- Work to be completed: Read the records below and copy each line that contains "placement".

- Saved data entries:
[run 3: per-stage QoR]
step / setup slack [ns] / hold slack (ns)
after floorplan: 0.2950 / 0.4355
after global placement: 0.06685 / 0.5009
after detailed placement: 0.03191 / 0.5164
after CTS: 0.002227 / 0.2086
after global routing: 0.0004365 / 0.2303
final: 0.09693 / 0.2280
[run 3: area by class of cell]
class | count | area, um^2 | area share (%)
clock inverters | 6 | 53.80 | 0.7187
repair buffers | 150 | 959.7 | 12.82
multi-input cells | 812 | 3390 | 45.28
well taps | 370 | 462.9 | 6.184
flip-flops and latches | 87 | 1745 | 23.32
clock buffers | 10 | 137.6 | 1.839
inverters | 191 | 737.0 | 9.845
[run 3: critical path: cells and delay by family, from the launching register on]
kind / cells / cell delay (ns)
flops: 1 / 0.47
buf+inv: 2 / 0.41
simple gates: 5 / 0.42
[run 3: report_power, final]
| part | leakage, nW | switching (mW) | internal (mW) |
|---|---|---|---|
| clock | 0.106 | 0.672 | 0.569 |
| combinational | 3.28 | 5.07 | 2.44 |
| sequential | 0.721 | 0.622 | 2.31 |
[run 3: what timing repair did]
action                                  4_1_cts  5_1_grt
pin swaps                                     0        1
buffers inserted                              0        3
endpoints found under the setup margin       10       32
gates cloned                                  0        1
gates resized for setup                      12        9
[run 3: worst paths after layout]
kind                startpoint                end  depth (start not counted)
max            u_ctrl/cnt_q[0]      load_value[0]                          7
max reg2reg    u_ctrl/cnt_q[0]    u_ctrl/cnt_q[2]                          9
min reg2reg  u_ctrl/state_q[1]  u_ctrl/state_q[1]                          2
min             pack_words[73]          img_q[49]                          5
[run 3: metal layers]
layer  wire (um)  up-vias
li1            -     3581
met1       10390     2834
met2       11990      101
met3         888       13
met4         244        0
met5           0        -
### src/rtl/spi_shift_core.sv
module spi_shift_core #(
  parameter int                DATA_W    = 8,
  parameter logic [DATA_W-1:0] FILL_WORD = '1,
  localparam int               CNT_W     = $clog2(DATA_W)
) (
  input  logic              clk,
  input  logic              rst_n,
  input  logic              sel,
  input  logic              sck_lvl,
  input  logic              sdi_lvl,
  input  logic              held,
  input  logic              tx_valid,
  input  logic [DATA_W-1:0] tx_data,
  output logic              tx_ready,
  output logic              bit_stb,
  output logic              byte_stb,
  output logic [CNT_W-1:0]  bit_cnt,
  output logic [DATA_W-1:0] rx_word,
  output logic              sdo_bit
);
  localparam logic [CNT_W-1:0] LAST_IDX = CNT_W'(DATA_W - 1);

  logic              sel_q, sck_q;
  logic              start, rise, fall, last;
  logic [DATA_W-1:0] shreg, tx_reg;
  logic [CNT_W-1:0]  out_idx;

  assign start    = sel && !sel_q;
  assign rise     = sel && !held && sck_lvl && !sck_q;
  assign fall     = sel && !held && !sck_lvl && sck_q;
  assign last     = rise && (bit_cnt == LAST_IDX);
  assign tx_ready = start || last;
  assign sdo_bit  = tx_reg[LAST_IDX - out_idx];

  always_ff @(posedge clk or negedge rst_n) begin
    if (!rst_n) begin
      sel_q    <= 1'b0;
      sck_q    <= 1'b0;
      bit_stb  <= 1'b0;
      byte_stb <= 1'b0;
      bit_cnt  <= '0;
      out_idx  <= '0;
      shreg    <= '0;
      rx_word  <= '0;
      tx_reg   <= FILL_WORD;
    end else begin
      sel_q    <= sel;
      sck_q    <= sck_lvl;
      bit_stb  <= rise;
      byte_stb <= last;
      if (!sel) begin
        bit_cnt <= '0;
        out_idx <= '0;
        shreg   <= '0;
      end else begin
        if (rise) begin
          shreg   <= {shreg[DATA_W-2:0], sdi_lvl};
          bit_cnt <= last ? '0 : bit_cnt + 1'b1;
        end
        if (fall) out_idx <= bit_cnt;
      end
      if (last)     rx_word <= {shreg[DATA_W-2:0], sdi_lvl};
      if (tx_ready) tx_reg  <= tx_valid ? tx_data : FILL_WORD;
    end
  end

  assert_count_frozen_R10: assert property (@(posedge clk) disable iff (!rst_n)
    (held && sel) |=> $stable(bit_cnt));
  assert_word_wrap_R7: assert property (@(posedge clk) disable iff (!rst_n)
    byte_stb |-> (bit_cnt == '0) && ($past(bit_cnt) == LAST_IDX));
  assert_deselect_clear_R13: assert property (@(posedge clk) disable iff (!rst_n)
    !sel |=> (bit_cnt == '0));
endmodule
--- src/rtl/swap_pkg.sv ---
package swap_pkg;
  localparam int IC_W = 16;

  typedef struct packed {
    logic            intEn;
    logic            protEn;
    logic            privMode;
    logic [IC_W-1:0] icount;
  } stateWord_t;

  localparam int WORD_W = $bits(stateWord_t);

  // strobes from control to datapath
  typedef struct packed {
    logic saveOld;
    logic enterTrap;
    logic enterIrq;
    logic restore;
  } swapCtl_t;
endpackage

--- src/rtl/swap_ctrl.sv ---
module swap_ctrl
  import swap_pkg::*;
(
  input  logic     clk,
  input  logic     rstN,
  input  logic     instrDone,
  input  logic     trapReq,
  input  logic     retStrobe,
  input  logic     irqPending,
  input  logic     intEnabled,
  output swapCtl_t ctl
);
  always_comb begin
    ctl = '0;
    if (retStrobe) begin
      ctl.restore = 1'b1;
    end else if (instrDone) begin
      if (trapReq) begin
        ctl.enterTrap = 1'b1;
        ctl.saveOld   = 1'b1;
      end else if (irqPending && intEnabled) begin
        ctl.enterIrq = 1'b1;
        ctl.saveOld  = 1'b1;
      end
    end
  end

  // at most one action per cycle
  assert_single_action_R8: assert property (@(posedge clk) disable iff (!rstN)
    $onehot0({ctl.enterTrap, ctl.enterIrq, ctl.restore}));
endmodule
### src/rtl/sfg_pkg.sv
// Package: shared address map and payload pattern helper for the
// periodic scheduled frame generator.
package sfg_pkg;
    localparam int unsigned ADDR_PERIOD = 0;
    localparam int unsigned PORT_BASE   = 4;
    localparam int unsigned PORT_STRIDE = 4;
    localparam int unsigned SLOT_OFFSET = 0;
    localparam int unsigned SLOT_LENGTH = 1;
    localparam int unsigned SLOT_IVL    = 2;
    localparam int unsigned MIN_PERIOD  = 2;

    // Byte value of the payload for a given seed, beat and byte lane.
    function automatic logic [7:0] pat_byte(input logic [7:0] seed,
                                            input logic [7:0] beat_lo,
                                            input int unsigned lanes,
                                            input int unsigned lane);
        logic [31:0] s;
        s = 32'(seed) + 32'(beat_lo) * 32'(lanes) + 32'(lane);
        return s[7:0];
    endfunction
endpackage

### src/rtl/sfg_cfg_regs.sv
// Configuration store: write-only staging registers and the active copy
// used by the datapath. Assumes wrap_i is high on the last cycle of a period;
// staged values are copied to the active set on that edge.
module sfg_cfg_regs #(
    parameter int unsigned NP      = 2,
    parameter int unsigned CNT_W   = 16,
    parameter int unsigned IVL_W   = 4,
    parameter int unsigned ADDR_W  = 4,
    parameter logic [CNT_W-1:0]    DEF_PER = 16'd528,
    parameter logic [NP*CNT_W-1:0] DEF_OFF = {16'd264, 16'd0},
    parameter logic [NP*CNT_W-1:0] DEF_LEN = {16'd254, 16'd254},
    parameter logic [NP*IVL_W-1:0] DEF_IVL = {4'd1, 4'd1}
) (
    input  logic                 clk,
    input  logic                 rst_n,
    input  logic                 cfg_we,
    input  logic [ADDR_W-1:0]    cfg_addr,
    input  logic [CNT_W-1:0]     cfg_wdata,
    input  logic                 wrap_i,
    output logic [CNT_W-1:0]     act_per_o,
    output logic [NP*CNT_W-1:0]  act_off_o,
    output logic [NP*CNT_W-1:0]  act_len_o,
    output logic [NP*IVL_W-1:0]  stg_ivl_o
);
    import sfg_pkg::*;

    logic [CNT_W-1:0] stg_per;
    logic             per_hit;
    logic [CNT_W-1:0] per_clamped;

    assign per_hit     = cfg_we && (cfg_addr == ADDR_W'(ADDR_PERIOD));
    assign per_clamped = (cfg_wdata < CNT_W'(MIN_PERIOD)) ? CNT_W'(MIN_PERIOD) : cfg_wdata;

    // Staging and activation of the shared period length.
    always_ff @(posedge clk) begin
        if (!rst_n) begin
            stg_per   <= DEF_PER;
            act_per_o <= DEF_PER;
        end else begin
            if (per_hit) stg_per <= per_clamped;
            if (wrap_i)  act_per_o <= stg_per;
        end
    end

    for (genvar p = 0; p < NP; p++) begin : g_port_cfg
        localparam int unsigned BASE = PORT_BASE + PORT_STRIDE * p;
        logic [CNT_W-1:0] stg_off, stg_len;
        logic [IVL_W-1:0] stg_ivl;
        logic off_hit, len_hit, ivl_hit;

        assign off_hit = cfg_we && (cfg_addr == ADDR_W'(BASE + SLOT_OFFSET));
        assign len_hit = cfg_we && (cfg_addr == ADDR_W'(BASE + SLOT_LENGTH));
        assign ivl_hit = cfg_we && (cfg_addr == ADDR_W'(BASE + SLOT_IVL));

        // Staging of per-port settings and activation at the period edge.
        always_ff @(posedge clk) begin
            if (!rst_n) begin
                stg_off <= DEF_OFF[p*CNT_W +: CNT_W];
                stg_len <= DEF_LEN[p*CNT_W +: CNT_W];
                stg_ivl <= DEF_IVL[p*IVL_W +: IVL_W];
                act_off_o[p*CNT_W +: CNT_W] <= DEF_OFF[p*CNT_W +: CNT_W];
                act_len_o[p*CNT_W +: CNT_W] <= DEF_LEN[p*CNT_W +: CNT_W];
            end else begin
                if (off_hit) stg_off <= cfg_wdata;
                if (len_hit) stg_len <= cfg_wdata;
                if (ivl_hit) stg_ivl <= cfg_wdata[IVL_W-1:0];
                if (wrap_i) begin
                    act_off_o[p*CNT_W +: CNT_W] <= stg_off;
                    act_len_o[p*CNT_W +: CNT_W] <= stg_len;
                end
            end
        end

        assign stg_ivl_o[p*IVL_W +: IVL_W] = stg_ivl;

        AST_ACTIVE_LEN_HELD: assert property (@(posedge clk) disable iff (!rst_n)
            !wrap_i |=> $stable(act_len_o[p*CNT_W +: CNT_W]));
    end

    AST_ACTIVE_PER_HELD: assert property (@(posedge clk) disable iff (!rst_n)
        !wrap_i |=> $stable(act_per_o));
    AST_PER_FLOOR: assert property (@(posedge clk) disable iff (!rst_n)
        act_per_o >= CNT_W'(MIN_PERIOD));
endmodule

- Task solution:
after global placement: 0.06685 / 0.5009
after detailed placement: 0.03191 / 0.5164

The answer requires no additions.